With a set of by-elections only two weeks away, the Liberals are in a battle for third place with the NDP in two of the three ridings at play while they are fighting for their lives in a Montreal seat that they have held for most of the past century...
Outside Montreal, the low Liberal numbers have even become a concern for the sovereignist Bloc Québécois, whose strategists worry about a pooling of federalist votes behind the Conservative contenders.
Those fears are not totally exaggerated. In Roberval-Lac-Saint-Jean, Liberal candidate Louise Boulanger spent last week scrambling to explain why she had become a paid-up member of the Conservative party on the occasion of Prime Minister Stephen Harper's visit to the riding in June.
So far, the battles for Roberval-Lac-Saint-Jean and Saint-Hyacinthe-Bagot are strictly two-way races between the incumbent Bloc and the Conservatives.
After all, the Libs were the strong second choice in both ridings as recently as 2004 - meaning that they should have a far larger pool of past support to draw from than the NDP. And in Roberval-Lac-Saint-Jean in particular, the Libs seemed to have a strong opportunity to capitalize on some serious discontent among previous Con supporters.

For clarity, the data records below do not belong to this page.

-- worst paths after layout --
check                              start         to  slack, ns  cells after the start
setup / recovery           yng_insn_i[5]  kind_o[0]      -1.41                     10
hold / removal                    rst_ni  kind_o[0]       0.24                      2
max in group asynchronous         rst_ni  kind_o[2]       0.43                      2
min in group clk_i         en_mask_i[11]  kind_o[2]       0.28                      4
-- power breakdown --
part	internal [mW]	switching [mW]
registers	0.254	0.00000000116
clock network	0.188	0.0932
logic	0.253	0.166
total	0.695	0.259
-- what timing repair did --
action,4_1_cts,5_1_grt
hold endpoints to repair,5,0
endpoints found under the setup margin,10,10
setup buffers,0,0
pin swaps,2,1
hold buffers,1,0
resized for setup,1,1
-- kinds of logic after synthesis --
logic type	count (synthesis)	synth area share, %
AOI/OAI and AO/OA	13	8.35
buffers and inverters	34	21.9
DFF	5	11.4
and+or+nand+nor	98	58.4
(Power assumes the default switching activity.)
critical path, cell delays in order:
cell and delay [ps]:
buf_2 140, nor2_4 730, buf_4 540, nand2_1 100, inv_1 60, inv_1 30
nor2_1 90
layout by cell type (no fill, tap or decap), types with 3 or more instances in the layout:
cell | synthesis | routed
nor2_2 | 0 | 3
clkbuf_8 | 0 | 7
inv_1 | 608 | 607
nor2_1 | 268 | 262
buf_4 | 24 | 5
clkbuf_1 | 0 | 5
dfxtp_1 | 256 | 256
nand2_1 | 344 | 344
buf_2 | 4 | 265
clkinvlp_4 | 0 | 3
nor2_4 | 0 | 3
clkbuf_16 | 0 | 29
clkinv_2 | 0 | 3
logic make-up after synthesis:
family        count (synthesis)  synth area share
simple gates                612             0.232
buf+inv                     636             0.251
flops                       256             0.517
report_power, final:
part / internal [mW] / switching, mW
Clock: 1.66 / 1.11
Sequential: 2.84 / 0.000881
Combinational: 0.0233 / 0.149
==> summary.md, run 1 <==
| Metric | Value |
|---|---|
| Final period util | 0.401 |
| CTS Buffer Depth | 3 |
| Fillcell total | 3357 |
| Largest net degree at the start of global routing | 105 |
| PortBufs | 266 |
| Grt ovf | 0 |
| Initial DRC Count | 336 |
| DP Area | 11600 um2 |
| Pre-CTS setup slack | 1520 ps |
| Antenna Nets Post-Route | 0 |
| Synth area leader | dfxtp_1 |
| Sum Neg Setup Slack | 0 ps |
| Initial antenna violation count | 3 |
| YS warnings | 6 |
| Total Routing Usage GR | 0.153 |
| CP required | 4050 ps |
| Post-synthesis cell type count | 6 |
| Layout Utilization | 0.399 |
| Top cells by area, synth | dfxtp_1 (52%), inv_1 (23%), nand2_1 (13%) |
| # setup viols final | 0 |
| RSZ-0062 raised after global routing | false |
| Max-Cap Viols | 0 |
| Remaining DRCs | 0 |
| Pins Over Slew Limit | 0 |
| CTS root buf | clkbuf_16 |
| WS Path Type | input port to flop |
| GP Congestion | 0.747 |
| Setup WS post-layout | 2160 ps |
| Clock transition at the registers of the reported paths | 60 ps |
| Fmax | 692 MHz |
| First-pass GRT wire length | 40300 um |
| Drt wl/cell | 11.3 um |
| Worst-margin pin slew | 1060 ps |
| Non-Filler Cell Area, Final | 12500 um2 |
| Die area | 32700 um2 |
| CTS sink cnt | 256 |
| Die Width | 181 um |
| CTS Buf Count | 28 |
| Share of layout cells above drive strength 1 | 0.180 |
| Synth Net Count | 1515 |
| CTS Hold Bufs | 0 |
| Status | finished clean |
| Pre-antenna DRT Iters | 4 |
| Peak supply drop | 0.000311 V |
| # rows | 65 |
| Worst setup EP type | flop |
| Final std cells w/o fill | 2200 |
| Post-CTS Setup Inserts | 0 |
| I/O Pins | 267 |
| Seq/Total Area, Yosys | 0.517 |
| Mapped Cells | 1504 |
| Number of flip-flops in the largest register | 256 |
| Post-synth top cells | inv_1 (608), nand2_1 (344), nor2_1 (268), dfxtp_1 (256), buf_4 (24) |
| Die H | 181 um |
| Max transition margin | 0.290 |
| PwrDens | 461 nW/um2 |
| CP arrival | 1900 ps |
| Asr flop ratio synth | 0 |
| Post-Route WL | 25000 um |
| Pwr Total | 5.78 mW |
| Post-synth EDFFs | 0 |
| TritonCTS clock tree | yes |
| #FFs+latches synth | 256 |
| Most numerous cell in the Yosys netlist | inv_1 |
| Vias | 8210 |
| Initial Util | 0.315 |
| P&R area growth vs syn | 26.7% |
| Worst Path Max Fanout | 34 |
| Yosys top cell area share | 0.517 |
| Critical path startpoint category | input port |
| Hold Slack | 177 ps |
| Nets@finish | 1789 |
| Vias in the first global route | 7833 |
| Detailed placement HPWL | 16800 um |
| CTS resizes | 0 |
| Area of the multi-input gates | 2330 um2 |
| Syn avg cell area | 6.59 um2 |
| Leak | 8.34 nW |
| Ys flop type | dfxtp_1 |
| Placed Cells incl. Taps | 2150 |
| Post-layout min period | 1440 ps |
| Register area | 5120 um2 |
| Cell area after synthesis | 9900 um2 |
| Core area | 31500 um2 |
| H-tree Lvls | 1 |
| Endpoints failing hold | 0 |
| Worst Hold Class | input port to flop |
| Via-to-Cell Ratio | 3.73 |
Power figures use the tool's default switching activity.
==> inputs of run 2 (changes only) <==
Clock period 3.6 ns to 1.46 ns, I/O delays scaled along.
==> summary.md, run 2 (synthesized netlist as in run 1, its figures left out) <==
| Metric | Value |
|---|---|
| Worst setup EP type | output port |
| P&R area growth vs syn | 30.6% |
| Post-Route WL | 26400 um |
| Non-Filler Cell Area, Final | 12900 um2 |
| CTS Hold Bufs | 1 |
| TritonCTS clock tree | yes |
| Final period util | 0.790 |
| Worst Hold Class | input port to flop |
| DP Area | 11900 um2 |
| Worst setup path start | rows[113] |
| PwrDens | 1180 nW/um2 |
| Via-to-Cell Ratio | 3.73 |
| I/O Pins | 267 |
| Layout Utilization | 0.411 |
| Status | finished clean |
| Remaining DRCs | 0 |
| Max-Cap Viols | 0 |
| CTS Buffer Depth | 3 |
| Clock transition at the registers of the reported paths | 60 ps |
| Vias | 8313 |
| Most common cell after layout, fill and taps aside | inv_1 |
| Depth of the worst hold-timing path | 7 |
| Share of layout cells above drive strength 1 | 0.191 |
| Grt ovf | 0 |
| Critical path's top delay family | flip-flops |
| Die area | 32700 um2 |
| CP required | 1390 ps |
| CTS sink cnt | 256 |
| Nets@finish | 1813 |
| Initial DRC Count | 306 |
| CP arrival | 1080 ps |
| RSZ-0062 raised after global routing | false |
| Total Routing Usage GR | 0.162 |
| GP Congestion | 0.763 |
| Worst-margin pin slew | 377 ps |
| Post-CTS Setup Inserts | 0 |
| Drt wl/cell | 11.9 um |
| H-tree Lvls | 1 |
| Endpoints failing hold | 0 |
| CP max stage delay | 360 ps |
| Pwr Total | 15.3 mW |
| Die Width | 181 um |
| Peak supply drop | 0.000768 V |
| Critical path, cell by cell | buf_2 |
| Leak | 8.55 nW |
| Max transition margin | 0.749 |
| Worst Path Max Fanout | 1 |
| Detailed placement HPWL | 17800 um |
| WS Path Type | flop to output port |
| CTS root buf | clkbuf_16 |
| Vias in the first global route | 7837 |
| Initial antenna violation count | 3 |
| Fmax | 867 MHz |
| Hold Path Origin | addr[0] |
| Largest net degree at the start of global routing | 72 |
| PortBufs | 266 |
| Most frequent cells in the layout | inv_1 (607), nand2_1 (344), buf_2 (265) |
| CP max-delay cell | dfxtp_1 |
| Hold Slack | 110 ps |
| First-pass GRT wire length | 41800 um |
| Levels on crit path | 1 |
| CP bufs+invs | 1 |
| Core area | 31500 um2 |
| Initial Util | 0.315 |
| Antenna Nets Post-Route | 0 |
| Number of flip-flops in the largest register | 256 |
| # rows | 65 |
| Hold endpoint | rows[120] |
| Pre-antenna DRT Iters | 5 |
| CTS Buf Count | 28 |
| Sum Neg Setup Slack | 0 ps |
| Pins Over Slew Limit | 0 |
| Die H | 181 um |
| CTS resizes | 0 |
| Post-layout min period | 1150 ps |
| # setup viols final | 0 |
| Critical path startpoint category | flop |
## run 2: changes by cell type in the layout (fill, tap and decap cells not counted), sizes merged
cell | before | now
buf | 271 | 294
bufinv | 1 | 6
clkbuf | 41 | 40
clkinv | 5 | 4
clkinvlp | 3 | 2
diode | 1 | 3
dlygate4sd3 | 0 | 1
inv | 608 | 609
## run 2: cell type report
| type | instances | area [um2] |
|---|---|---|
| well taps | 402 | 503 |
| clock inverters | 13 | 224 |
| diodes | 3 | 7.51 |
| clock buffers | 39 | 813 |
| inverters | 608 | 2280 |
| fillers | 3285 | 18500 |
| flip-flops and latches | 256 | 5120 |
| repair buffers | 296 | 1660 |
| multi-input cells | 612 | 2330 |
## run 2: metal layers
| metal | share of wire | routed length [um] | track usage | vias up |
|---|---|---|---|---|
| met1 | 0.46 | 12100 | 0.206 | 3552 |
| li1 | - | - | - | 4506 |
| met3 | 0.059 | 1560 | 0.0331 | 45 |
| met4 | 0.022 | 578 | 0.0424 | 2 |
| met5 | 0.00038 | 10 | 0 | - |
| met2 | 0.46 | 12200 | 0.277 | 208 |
===== src/rtl/bna_pkg.sv =====
package bna_pkg;
  typedef struct packed {
    logic loadPc;
    logic takeBranch;
    logic forceReset;
  } bnaStrobes_t;
endpackage


===== src/rtl/bna_control.sv =====
module bna_control
  import bna_pkg::*;
(
  input  logic        rst,
  input  logic        advance,
  input  logic        isBranch,
  input  logic        aluZero,
  output bnaStrobes_t strobes
);
  always_comb begin
    strobes            = '0;
    strobes.forceReset = rst;
    strobes.loadPc     = advance & ~rst;
    strobes.takeBranch = isBranch & aluZero;
  end
endmodule


===== src/rtl/bna_datapath.sv =====
module bna_datapath
  import bna_pkg::*;
#(
  parameter int          WORD_W     = 30,
  parameter int          IMM_W      = 16,
  parameter logic [WORD_W-1:0] RESET_WORD = '0
) (
  input  logic              clk,
  input  bnaStrobes_t       strobes,
  input  logic [IMM_W-1:0]  branchImm,
  output logic [WORD_W-1:0] pcWord
);
  localparam int EXT_W = WORD_W - IMM_W;

  logic [WORD_W-1:0] extImm;
  logic [WORD_W-1:0] addOperand;
  logic [WORD_W-1:0] nextWord;

  // Sign extension of the word displacement
  generate
    if (EXT_W > 0) begin : g_ext
      assign extImm = {{EXT_W{branchImm[IMM_W-1]}}, branchImm};
    end else begin : g_trunc
      assign extImm = branchImm[WORD_W-1:0];
    end
  endgenerate

  // One adder: carry-in of one gives the increment, operand gives the offset
  assign addOperand = strobes.takeBranch ? extImm : '0;
  assign nextWord   = pcWord + addOperand + WORD_W'(1);

  always_ff @(posedge clk) begin
    if (strobes.forceReset)  pcWord <= RESET_WORD;
    else if (strobes.loadPc) pcWord <= nextWord;
  end

  // counter frozen when not loading
  p_hold_r6: assert property (@(posedge clk) disable iff (strobes.forceReset)
    (!$past(strobes.loadPc) && !$past(strobes.forceReset)) |-> $stable(pcWord));

  // sequential step adds exactly one word
  p_seq_step_r3: assert property (@(posedge clk) disable iff (strobes.forceReset)
    ($past(strobes.loadPc) && !$past(strobes.takeBranch)) |-> pcWord == $past(pcWord) + WORD_W'(1));

  // taken branch adds displacement plus one word
  p_branch_target_r4: assert property (@(posedge clk) disable iff (strobes.forceReset)
    ($past(strobes.loadPc) && $past(strobes.takeBranch))
      |-> pcWord == $past(pcWord) + $past(extImm) + WORD_W'(1));

  // top word wraps to zero on a sequential step
  p_no_overflow_r7: assert property (@(posedge clk) disable iff (strobes.forceReset)
    ($past(strobes.loadPc) && !$past(strobes.takeBranch) && ($past(pcWord) == '1))
      |-> pcWord == '0);
endmodule


===== src/rtl/branch_next_addr.sv =====
module branch_next_addr
  import bna_pkg::*;
#(
  parameter int          ADDR_W     = 32,
  parameter int          IMM_W      = 16,
  parameter logic [ADDR_W-1:0] RESET_ADDR = 32'h0000_0100
) (
  input  logic                clk,
  input  logic                rst,
  input  logic                advance,
  input  logic                isBranch,
  input  logic                aluZero,
  input  logic [IMM_W-1:0]    branchImm,
  output logic [ADDR_W-3:0]   pcWord,
  output logic [ADDR_W-1:0]   fetchAddr
);
  localparam int WORD_W = ADDR_W - 2;
  localparam logic [WORD_W-1:0] RESET_WORD = RESET_ADDR[ADDR_W-1:2];

  bnaStrobes_t strobes;

  bna_control u_control (
    .rst      (rst),
    .advance  (advance),
    .isBranch (isBranch),
    .aluZero  (aluZero),
    .strobes  (strobes)
  );

  bna_datapath #(
    .WORD_W     (WORD_W),
    .IMM_W      (IMM_W),
    .RESET_WORD (RESET_WORD)
  ) u_datapath (
    .clk       (clk),
    .strobes   (strobes),
    .branchImm (branchImm),
    .pcWord    (pcWord)
  );

  assign fetchAddr = {pcWord, 2'b00};

  // reset vector must be word aligned
  initial begin
    p_reset_aligned_r2: assert (RESET_ADDR[1:0] == 2'b00);
  end

  // first cycle out of reset shows the reset address
  p_reset_addr_r2: assert property (@(posedge clk) disable iff (rst)
    $past(rst) |-> fetchAddr == RESET_ADDR);

  // fetch address tracks the word counter
  p_fetch_word_r1: assert property (@(posedge clk) disable iff (rst)
    fetchAddr[ADDR_W-1:2] == pcWord);
endmodule


===== config.mk =====
export PLATFORM = sky130hd
export DESIGN_NAME = branch_next_addr
export DESIGN_NICKNAME = d
export VERILOG_FILES = /design/src/rtl/bna_pkg.sv /design/src/rtl/bna_control.sv /design/src/rtl/bna_datapath.sv /design/src/rtl/branch_next_addr.sv
export SDC_FILE = /design/constraint.sdc
export NUM_CORES = 1
export LEC_CHECK = 0
export ABC_AREA = 1
export BUFFER_PORTS_ARGS = -buffer_cell sky130_fd_sc_hd__buf_4
export CAP_MARGIN = 20
export CORE_ASPECT_RATIO = 0.7
export CORE_MARGIN = 8
export CORE_UTILIZATION = 30
export DETAILED_ROUTE_END_ITERATION = 6
export PLACE_DENSITY = 0.58
export SYNTH_ARGS = -nofsm -noshare
export SYNTH_HDL_FRONTEND = slang
export SYNTH_SLANG_ARGS = --single-unit
export TNS_END_PERCENT = 50

===== constraint.sdc =====
create_clock -name clk -period 2.5 [get_ports clk]
set_input_delay 0.25 -clock clk [delete_from_list [all_inputs] [get_ports clk]]
set_output_delay 0.25 -clock clk [all_outputs]
set_load 0.02 [all_outputs]

-- Word-level counts from Yosys, hierarchy flattened
Index checks and enable logic that the tools add are counted.
Widths: inputs -> output; s select.
- bits in registers: 30
- bits of input ports: 21
- output and inout port bits: 62
- logic and storage cells: 7
- add/subtract/negate cells: 2
- mux-type cells: 1
- bitwise gates (word level): 3
- operators with widths (cell ; count):
    $add 30x1->30 const B ; 1
    $add 30x30->30 ; 1
    $mux 30 ; 1
    $and 1x1->1 ; 2
    $not 1->1 ; 1

-- Depth between registers and ports, before layout
- word-level depth: 4
- depth in mapped cells: 20
- mapped depth without buffers: 20

-- Hierarchy
Synthesis repeated with hierarchy kept, for this count alone.
- cell total of the unflattened synthesis: 651
- area total of the unflattened synthesis: 3646.0 um^2
- by module, submodules not included (module ; times used ; cells an instance ; area each (um^2) ; seq. area each (um^2)):
    bna_datapath ; 1 ; 613 ; 3377.0 ; 600.6
    branch_next_addr ; 1 ; 33 ; 244.0 ; 0.0
    bna_control ; 1 ; 5 ; 25.0 ; 0.0

-- Worst setup path before layout
No wires, ideal clock.
- kind: flip-flop to flip-flop
- start point: register u_datapath.pcWord[0]
- end point: register u_datapath.pcWord[26]
- library setup time: 0.109 ns
- arrival time: 2.072 ns
- required time: 2.391 ns
- path slack: 0.319 ns
- cell stages (with the launch flop): 18
- path buffers: 0
- period minus slack after synthesis: 2.181 ns
- cells stage by stage: dfxtp_1 > inv_1 > ha_1 > fa_1 > inv_1 > nand3_1 > nand2_1 > nand2_1 > nand2_1 > nand2_1 > nand2_1 > nand2_1 > nand2_1 > nand2_1 > nand3_1 > nand3_1 > nand2_1 > inv_1
- word-level cells in the longest chain between the ends: 2
- ends and longest elaborated chain (what ; RTL line ; source):
    start: declaration ; bna_datapath.sv:11 ; output logic [WORD_W-1:0] pcWord
    start signal: assignment ; bna_datapath.sv:34 ; else if (strobes.loadPc) pcWord <= nextWord;
    $add 30x30->30 ; bna_datapath.sv:30 ; assign nextWord = pcWord + addOperand + WORD_W'(1);
    $add 30x1->30 ; bna_datapath.sv:30 ;
No other way between the ends.
A chain may end at the register's enable or synchronous reset.

-- Worst setup path after layout
Ends and elaborated chain as after synthesis.

==> flow_summary.yaml <==
critical_path:
  worstSetupStartpoint: "u_datapath.pcWord[0]$_SDFFE_PP0P_"
  critPathTopFamily: "simple AND/OR/NAND/NOR gates"
  reg2reg_from: "u_datapath.pcWord[0]$_SDFFE_PP0P_"
  criticalPathCategory: "reg2reg"
  cp_common_cell: "nand2_1"
  critical_path.endpoint: "u_datapath.pcWord[26]$_SDFFE_PP0P_"
  crit_path_max_incr_delay_ps: 370
  crit_fanout: 4
  ff2ff_path_depth: 17
  cp_slowest_cell: "fa_1"
  critPathArrivalTime_ps: 2440
  cp-end-kind: "flop"
  timing.rr.end: "u_datapath.pcWord[26]$_SDFFE_PP0P_"
  cp_data_required_time_ps: 2670
  regToRegSetupSlack_ps: 230
  cp.depth: 17
  path_buf_inv: 3
  crit_chain: "inv_1, ha_1, fa_1, inv_1, nand3_1, nand2_1, nand2_1, nand2_1, nand2_1, nand2_1, nand2_1, nand2_1, nand2_1, nand3_1, nand3_1, nand2_1, inv_1"
  cp-start-kind: "flop"
timing:
  hold_viol_final: 0
  rsz0062_at_grt: "no"
  period_share_pct: 90.8
  period_needed_ps: 2270
  drv_slew: 0
  tightest_slew_ps: 666
  finalSetupTns_ps: 0
  finClkSkew_ps: 5.85
  setup_violations: 0
  max_freq_ghz: 0.441
  relSlewSlack_pct: 55.3
drt:
  first_iter_violations: 336
  viasPerCell: 4.82
  drc: 0
  totalWireLength_um: 11100
  num_vias: 3766
  wl_per_cell_um: 14.2
  antenna_left: 0
  drtPass1Iterations: 6
clocking:
  post-cts-setup-buffer-count: 0
  post_cts_resized: 0
  htree_num_levels: 2
  clock-sinks: 30
  cts_buffers: 5
  cts_tree: "done"
  cts.hold.buffers_added: 0
  cts.path.max_buffers: 2
  root_buffer: "clkbuf_16"
  clkSlewWorstSetupHoldPaths_ps: 50
  clkLatencyLatePin_ps: 280
floorplanning:
  io_pins: 83
  die_area_um2: 14600
  start_util_pct: 30.4
  die_x_um: 141
  fp-row-count: 32
  core_area_um2: 10900
  die_y_um: 104
placement:
  dp.final_hpwl_um: 8920
  dpl_cell_area_um2: 3870
  numPortBuffers: 80
  placed_cells: 775
  finalWeightedCongestion: 0.903
logic_synthesis:
  synth.most_common_cell: "nand2_1"
  syn_area_um2: 3290
  synth_seq_cells: 30
  yosysTopAreaCellShare_pct: 19.7
  ys_types: 34
  yosysSeqAreaShare_pct: 18.2
  synth_edf_count: 0
  async_flop_share_pct: 0
  yosysTopAreaCell: "nand2_1"
  avgSynthCellArea_um2: 5.72
  synth_warnings: 0
  synthTopCellsByCount: "173 x nand2_1, 85 x inv_1, 59 x nor2_1"
  synthCells: 576
  netlist_top_cells_area: "nand2_1 20%, dfxtp_1 18%, inv_1 9.7%"
  ys.flop_type: "dfxtp_1"
global_routing:
  antenna_found_initial: 0
  grt_pass1_vias: 3536
  grt_use_total_pct: 15.0
  grt_pass1_wl_um: 18000
  overflow: 0
  grt_max_degree: 33
layout:
  drive_gt1_share_pct: 17.0
  biggestRegsByFlops: "u_datapath.pcWord: 30 flops"
  largest_register: "u_datapath.pcWord"
  fin_nets: 666
  fin_util_pct: 36.9
  diodes: 0
  area_growth_syn_to_layout_pct: 21.6
  largest_reg_flops: 30
  final_cell_area_um2: 4010
  stdcell_count: 782
run_status:
  status: "finished, final reports clean"
power:
  power_density_nw_per_um2: 451
  irDropWorstVdd_mv: 0.260
  p_leak_nw: 2.22
job:
  drv_cap: 0
min_path:
  min_path_type: "in2reg"
cells in the final DEF (no fill, tap or decap), types with 3 or more instances in the layout:
cell type and count:
a21oi_1 36, a31oi_1 5, a41oi_1 10, buf_4 89
clkbuf_16 5, dfxtp_1 30, ha_1 15, inv_1 85
nand2_1 173, nand2_2 3, nand3_1 42, nand3b_1 3
nand4_1 15, nor2_1 59, nor2_2 6, o21ai_0 23
xor2_1 9
layout make-up:
class	instances	area [µm²]
Multi-Input combinational cell	415	2070
Fill cell	1213	6840
Timing Repair Buffer	90	688
Sequential cell	30	601
Tap cell	153	191
Clock buffer	7	133
Inverter	87	327
power by group:
group          internal, mW  leakage [nW]  switching (mW)
clock                 0.364        0.0640           0.216
sequential            0.519         0.249          0.0512
combinational         0.241          1.91           0.416
stage by stage:
stage                     setup slack, ps  hold WS, ps  power, mW
after CTS                             250          318       1.82
after global placement                143          499       1.23
final                                 231          333       1.81
after global routing                 10.1          345       1.91
after detailed placement             80.5          510       1.24
after floorplan                       319          417       1.03
per-layer routing:
metal / vias up / track usage [%] / wire length, µm / part of all wire [%]
met3: 4 / 3.21 / 1050 / 9.5
met1: 1685 / 23.0 / 5700 / 51
li1: 1921 / - / - / -
met2: 156 / 20.7 / 4300 / 39
met4: 0 / 2.75 / 48 / 0.43
met5: - / 0 / 0 / 0
worst min-delay path, cell delays in order:
cell and delay [ps]:
buf_4 190, a21oi_1 70, nand2_1 60
logic make-up (layout without fill, tap and decap cells):
| logic type | count (synthesis) | count (layout) | share of synthesized area (%) |
|---|---|---|---|
| compound gates | 81 | 81 | 14.2 |
| xor+xnor | 11 | 11 | 2.92 |
| fa+ha+maj | 16 | 16 | 6.30 |
| buf+inv | 132 | 184 | 19.1 |
| flops | 30 | 30 | 18.2 |
| other cells | 1 | 2 | 0.114 |
| simple gates | 305 | 305 | 39.2 |
how the worst min path moves through the flow:
stage,cells past startpoint,to,slack [ps],startpoint
final,3,u_datapath.pcWord[6]$_SDFFE_PP1P_,330,rst
after global routing,3,u_datapath.pcWord[6]$_SDFFE_PP1P_,350,rst
after CTS,3,u_datapath.pcWord[6]$_SDFFE_PP1P_,320,rst
after detailed placement,2,u_datapath.pcWord[5]$_SDFFE_PP0P_,510,u_datapath.pcWord[5]$_SDFFE_PP0P_
after global placement,2,u_datapath.pcWord[7]$_SDFFE_PP0P_,500,u_datapath.pcWord[7]$_SDFFE_PP0P_
after floorplan,2,u_datapath.pcWord[20]$_SDFFE_PP0P_,420,advance
(Power assumes the default switching activity.)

Instead, Hebert's column suggests that Boulanger, the Libs' star candidate of the two ridings, has somehow managed to turn a seeming strength (the transfer of herself and other former Con supporters to the Libs) into a weakness. And the Libs as a whole apparently haven't manage to muster anywhere near the organization to position themselves as a primary opponent to the Bloc.
Now, it may be that the Libs are simply focusing their resources on Outremont in order to try to fend off the NDP's challenge there. But the loss of Outremont would be far easier to spin as a single-riding/star candidate aberration if the Libs could show some broader-based party strength through gains in the current Bloc/Con battlegrounds.
Instead, it looks like the Libs may be headed for a worst-case scenario of both losing Outremont and continuing to bleed support - perhaps even falling behind the NDP - in the other two ridings up for grabs. And if that happens, then it wouldn't be surprising to see the Libs continue their decline in the next general election and beyond.